Saved data entries
Segment Open
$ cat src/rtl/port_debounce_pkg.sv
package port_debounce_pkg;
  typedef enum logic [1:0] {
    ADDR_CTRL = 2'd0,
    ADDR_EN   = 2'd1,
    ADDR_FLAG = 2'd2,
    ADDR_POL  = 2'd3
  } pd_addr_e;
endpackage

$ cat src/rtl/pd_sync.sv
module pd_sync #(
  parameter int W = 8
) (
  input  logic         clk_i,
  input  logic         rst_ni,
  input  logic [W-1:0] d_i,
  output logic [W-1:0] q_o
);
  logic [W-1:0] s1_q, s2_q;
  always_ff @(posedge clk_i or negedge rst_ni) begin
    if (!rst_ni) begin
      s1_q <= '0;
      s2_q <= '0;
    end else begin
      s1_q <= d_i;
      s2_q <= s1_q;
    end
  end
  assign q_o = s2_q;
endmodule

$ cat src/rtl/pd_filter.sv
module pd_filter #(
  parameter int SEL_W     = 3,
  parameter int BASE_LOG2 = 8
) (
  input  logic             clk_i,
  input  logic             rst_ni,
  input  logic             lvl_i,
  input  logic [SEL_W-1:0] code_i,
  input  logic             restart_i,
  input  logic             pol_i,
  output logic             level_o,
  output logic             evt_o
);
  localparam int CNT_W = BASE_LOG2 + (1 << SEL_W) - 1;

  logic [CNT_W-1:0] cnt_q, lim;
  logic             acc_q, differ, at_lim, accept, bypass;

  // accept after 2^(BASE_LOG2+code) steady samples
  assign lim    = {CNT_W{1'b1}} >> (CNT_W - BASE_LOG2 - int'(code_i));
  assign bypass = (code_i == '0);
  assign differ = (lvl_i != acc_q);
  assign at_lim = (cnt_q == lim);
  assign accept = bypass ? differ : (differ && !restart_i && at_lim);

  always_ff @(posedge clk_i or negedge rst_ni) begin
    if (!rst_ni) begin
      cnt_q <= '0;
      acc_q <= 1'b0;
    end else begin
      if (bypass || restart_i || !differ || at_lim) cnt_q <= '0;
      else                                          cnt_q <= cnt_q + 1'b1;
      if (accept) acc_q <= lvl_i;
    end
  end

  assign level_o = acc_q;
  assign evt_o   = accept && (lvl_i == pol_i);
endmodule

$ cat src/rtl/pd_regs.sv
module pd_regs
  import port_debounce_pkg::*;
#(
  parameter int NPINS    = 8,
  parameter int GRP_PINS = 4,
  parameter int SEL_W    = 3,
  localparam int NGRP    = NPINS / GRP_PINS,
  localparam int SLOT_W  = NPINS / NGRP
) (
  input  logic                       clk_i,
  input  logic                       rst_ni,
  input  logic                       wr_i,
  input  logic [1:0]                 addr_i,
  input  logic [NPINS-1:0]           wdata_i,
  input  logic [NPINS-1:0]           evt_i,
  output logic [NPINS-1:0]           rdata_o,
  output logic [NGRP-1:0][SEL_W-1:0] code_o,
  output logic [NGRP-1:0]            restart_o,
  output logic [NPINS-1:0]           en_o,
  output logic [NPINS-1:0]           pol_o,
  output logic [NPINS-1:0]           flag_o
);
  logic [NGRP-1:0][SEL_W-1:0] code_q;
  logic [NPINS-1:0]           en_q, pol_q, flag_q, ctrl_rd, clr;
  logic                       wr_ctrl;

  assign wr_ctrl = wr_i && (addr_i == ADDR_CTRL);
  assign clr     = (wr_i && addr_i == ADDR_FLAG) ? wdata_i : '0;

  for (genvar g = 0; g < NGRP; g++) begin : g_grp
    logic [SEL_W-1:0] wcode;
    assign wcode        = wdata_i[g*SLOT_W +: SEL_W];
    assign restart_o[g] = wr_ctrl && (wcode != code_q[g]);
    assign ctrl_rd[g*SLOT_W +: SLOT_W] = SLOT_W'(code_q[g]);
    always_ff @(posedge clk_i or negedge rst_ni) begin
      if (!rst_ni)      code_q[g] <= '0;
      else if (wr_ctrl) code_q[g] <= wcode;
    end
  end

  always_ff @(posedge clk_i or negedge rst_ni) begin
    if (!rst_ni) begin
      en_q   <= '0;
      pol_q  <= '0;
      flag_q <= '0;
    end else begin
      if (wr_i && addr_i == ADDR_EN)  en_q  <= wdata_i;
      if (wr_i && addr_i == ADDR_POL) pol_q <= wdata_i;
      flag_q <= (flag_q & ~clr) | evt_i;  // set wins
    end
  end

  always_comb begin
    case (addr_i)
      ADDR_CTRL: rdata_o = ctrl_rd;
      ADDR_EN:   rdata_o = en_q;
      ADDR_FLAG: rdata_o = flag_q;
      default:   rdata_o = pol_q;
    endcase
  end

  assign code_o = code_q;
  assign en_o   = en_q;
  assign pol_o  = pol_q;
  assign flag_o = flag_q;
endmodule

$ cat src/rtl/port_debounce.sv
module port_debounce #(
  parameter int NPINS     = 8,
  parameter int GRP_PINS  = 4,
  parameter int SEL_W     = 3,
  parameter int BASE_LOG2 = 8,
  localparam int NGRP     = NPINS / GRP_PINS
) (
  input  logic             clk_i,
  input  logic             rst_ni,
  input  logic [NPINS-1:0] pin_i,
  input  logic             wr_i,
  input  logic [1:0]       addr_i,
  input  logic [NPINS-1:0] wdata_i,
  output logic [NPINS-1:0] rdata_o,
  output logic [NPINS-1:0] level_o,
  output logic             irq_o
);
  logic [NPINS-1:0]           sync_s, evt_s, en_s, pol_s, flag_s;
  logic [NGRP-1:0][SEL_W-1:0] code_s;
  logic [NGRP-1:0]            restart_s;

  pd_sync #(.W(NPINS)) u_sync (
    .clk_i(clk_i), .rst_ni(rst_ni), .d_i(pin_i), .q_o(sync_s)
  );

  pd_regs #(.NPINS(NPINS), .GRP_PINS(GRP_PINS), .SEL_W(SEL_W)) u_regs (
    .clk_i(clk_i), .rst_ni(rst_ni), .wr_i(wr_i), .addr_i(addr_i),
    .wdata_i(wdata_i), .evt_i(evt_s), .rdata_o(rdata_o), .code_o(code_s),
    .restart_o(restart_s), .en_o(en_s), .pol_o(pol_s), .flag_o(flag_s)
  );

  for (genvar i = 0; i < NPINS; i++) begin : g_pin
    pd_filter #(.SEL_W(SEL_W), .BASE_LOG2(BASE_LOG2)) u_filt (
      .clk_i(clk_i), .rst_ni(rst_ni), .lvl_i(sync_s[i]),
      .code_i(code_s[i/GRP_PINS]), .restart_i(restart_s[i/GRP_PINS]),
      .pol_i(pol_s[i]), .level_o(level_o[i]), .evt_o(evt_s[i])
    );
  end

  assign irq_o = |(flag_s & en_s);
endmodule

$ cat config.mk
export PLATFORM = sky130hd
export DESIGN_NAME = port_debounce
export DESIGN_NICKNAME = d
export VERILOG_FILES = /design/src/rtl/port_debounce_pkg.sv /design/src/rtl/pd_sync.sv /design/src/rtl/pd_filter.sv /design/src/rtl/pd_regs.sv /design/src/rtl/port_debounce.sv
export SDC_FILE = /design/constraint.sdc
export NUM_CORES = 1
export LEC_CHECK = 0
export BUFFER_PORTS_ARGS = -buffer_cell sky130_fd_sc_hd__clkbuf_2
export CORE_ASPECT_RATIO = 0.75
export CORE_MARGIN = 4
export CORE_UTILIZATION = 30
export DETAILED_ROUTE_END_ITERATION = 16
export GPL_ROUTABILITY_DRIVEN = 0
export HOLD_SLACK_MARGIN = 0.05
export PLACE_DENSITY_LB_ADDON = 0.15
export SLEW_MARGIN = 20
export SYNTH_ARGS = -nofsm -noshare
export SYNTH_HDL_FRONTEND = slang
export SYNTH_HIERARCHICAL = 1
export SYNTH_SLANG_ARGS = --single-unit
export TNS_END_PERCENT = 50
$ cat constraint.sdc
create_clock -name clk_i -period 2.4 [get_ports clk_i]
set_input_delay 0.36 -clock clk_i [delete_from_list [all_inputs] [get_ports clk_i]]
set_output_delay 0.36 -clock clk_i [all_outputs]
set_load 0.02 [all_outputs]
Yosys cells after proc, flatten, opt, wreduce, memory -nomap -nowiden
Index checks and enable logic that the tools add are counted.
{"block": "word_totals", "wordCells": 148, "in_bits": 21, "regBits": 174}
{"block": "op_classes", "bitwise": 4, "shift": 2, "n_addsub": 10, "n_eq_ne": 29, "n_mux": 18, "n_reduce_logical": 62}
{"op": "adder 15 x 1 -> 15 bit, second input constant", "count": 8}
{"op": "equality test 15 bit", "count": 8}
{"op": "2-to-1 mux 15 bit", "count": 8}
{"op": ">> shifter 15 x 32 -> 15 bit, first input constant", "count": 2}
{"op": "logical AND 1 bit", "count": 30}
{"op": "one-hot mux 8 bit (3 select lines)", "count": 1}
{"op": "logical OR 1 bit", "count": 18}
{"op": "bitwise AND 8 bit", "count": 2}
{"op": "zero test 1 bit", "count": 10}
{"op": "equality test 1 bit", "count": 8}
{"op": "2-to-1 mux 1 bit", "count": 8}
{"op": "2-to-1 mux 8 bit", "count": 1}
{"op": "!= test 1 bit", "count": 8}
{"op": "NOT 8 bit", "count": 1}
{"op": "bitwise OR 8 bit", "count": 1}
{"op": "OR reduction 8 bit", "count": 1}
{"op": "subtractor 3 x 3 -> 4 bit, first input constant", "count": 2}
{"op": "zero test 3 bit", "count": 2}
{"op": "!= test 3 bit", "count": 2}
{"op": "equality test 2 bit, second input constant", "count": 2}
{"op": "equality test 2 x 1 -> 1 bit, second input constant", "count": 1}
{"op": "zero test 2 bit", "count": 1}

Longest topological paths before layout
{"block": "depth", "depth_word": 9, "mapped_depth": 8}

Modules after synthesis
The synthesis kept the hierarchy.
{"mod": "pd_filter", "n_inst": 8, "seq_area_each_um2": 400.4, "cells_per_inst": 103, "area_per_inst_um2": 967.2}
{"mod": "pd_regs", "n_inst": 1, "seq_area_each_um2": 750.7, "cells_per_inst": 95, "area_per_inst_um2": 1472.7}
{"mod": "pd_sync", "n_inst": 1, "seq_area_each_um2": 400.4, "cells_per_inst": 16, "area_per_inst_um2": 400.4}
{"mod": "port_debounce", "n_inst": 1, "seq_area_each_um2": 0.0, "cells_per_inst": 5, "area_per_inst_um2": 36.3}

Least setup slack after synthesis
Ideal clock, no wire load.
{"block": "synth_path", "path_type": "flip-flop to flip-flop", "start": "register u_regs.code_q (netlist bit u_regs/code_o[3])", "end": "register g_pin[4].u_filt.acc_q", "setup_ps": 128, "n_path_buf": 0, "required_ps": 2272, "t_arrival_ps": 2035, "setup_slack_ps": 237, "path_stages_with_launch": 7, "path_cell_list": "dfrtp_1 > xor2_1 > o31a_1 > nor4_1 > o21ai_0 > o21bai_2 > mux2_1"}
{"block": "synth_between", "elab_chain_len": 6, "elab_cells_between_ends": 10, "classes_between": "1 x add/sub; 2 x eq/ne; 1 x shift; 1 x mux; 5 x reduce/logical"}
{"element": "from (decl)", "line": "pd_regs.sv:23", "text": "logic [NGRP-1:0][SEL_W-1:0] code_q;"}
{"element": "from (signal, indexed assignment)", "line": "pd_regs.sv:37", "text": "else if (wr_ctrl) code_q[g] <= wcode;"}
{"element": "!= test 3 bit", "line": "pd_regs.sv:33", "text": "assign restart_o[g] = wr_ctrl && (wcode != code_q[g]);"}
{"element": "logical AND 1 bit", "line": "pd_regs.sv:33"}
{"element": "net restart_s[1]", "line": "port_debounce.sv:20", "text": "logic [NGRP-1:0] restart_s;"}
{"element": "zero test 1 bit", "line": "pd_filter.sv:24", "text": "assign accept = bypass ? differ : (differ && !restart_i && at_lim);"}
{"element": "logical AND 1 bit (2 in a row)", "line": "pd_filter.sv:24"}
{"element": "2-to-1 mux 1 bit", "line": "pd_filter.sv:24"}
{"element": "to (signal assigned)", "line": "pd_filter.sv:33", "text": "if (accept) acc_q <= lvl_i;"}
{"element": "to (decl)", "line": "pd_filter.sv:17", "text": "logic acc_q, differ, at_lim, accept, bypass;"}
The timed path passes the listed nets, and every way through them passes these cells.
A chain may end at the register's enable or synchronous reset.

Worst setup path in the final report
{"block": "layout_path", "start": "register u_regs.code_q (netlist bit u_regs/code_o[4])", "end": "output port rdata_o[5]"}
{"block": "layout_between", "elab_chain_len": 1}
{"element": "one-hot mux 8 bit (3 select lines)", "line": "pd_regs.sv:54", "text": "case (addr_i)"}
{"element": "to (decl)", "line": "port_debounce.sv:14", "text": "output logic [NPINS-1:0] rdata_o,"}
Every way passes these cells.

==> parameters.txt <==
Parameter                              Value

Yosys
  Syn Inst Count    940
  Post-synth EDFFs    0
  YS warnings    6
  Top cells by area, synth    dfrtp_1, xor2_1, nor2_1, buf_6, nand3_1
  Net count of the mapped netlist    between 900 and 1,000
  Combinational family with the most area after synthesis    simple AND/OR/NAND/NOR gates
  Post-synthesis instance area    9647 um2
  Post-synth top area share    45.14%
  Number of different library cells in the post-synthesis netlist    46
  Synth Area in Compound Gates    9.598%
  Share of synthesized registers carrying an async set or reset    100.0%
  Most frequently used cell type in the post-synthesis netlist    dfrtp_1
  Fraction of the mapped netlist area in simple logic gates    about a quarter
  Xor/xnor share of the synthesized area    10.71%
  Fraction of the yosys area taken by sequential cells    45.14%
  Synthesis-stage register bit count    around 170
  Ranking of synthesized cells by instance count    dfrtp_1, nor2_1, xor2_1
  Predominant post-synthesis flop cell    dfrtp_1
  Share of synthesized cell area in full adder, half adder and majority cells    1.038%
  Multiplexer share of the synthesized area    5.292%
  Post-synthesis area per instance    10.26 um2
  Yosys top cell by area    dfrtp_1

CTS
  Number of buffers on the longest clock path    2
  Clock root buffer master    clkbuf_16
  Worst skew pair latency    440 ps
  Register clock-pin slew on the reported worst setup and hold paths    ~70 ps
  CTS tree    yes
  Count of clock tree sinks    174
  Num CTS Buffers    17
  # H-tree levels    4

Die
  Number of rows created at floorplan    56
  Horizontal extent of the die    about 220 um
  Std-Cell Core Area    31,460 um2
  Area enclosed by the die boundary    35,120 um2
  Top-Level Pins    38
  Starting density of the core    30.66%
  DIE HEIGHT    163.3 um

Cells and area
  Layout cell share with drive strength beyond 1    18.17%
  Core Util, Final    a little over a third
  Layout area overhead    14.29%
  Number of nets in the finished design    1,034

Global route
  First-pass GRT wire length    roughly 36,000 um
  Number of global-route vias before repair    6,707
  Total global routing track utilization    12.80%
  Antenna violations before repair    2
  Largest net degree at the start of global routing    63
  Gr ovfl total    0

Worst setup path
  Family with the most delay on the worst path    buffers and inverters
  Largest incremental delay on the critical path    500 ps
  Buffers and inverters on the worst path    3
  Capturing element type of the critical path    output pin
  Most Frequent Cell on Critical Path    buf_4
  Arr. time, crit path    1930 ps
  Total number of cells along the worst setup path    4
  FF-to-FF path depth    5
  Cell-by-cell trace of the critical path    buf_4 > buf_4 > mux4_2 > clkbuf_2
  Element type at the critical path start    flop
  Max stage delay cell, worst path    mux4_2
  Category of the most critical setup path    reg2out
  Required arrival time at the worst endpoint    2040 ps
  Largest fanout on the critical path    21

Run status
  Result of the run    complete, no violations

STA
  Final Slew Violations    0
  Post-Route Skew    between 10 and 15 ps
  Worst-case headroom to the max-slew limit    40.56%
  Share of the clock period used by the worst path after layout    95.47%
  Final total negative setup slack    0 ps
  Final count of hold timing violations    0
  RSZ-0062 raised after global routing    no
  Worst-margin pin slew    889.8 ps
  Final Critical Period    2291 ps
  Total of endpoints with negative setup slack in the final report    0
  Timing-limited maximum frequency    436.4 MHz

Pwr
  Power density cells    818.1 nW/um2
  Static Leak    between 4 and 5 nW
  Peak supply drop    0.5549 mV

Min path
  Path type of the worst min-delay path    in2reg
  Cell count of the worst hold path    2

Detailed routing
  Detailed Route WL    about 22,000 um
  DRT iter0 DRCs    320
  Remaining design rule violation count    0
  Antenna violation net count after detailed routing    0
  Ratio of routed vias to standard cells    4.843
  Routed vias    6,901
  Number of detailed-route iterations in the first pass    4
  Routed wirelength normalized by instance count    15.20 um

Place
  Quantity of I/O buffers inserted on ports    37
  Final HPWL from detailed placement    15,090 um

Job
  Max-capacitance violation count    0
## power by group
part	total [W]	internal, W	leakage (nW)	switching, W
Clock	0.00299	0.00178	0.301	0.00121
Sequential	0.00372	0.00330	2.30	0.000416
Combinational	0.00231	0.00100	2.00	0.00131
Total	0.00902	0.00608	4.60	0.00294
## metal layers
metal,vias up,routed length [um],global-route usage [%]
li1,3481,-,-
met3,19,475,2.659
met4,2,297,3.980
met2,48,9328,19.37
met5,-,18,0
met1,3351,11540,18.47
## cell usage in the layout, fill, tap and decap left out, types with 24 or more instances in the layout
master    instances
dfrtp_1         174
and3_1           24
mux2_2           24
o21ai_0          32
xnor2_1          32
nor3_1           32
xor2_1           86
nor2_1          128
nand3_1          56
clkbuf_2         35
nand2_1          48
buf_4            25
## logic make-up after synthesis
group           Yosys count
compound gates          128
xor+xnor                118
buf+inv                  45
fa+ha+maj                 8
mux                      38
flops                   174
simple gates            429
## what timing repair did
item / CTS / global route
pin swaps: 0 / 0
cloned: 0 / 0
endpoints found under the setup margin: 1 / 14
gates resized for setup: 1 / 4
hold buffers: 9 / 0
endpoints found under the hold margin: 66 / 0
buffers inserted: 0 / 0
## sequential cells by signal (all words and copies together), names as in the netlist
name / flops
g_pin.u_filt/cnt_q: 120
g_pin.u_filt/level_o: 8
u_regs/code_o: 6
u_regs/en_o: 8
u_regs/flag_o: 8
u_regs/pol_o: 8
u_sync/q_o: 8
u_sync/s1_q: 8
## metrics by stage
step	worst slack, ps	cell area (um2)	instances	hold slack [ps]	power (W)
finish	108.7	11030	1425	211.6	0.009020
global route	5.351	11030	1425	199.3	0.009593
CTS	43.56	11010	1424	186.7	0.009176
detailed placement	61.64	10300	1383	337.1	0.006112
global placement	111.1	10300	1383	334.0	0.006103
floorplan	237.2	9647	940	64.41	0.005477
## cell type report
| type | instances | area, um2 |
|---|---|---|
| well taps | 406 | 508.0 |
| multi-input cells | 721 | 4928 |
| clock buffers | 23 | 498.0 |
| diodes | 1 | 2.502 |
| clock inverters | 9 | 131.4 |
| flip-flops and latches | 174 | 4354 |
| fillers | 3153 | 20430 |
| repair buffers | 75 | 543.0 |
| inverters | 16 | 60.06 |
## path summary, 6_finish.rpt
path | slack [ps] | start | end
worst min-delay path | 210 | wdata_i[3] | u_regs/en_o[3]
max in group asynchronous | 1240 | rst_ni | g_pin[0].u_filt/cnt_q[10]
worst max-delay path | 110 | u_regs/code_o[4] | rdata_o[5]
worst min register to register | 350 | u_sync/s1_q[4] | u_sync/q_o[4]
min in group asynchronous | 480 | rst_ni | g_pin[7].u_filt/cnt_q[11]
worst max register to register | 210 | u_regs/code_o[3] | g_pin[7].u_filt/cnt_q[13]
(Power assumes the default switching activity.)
Segment Closed
Segment Open
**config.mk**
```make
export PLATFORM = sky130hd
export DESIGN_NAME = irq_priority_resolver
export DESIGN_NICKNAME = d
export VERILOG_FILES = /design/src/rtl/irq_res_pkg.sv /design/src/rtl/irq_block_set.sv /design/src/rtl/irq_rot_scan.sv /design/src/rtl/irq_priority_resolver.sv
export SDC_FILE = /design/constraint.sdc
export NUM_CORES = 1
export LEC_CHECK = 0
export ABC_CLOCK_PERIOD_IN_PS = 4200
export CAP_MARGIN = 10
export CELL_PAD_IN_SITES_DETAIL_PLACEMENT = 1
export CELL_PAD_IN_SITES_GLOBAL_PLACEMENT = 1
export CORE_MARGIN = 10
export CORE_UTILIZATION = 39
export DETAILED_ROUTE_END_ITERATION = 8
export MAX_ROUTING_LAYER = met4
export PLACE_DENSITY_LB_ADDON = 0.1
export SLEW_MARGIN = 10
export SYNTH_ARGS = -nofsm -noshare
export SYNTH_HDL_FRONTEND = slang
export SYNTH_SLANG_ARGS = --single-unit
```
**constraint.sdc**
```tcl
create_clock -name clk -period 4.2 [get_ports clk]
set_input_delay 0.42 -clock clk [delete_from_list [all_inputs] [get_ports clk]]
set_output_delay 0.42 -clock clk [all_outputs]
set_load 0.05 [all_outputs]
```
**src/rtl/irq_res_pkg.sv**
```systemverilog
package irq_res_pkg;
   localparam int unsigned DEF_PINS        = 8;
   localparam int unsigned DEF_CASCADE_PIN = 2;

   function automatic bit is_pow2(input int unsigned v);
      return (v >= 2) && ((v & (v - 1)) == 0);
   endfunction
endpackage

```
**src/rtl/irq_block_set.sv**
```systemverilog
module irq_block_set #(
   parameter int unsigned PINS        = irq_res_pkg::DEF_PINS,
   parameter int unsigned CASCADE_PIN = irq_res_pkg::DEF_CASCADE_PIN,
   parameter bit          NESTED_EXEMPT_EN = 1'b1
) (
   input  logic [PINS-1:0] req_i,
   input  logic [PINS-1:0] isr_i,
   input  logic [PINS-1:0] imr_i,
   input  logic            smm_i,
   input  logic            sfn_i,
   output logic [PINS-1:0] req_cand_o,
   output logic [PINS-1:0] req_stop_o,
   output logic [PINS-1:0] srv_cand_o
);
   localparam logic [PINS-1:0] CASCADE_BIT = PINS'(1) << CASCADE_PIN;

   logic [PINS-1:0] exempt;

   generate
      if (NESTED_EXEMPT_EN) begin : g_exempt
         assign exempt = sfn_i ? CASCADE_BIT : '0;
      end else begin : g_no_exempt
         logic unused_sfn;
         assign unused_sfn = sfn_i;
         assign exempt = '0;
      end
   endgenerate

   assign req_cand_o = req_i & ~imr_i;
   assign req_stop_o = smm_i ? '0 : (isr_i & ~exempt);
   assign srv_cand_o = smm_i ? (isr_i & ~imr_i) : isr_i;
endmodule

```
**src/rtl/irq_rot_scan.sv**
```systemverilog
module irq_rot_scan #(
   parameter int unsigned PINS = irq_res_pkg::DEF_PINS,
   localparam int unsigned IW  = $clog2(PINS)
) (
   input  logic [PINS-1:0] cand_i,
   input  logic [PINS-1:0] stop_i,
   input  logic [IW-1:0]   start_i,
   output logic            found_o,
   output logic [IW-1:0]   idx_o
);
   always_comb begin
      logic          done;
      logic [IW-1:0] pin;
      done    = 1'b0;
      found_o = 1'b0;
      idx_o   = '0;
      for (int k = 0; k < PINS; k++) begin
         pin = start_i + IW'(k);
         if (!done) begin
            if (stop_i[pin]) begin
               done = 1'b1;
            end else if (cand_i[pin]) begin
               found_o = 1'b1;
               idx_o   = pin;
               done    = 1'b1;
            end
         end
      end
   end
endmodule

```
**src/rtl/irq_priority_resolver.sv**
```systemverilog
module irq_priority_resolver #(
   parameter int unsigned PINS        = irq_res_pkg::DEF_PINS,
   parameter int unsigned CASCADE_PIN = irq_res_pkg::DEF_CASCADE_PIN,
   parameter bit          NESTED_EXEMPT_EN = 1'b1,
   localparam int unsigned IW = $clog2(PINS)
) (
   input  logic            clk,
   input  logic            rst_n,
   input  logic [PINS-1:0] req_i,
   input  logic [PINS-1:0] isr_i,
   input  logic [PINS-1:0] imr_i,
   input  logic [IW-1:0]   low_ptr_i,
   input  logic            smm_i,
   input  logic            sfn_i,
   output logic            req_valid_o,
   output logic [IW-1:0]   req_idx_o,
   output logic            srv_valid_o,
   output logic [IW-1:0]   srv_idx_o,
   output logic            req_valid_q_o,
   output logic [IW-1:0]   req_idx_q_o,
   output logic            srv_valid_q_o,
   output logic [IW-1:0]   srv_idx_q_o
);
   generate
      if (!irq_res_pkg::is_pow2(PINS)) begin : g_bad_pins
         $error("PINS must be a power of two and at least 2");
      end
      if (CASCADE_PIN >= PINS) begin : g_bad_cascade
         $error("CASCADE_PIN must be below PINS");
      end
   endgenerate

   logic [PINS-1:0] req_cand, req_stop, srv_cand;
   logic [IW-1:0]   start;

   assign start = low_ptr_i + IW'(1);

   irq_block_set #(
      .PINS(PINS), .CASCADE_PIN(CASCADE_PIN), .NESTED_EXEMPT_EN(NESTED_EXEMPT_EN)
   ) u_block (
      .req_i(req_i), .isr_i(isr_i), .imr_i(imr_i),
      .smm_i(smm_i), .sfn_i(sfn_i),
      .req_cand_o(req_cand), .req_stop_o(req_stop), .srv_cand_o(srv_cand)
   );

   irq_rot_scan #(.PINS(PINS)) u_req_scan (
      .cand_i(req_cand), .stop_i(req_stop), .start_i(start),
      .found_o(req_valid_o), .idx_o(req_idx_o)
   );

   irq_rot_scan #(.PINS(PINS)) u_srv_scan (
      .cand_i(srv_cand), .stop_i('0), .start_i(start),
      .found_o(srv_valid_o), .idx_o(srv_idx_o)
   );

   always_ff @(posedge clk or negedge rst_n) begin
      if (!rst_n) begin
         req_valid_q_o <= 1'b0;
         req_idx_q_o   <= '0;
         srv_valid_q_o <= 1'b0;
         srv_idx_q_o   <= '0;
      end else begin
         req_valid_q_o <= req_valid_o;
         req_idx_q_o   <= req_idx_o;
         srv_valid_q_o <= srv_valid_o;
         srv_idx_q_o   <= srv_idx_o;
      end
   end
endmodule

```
Segment Closed
**THE TASK**
Leave out every line above except those from the line with "Cells and area" up to and including the line with "Arr. time, crit", and copy those exactly.

**WRITTEN SOLUTION**
Cells and area
  Layout cell share with drive strength beyond 1    18.17%
  Core Util, Final    a little over a third
  Layout area overhead    14.29%
  Number of nets in the finished design    1,034

Global route
  First-pass GRT wire length    roughly 36,000 um
  Number of global-route vias before repair    6,707
  Total global routing track utilization    12.80%
  Antenna violations before repair    2
  Largest net degree at the start of global routing    63
  Gr ovfl total    0

Worst setup path
  Family with the most delay on the worst path    buffers and inverters
  Largest incremental delay on the critical path    500 ps
  Buffers and inverters on the worst path    3
  Capturing element type of the critical path    output pin
  Most Frequent Cell on Critical Path    buf_4
  Arr. time, crit path    1930 ps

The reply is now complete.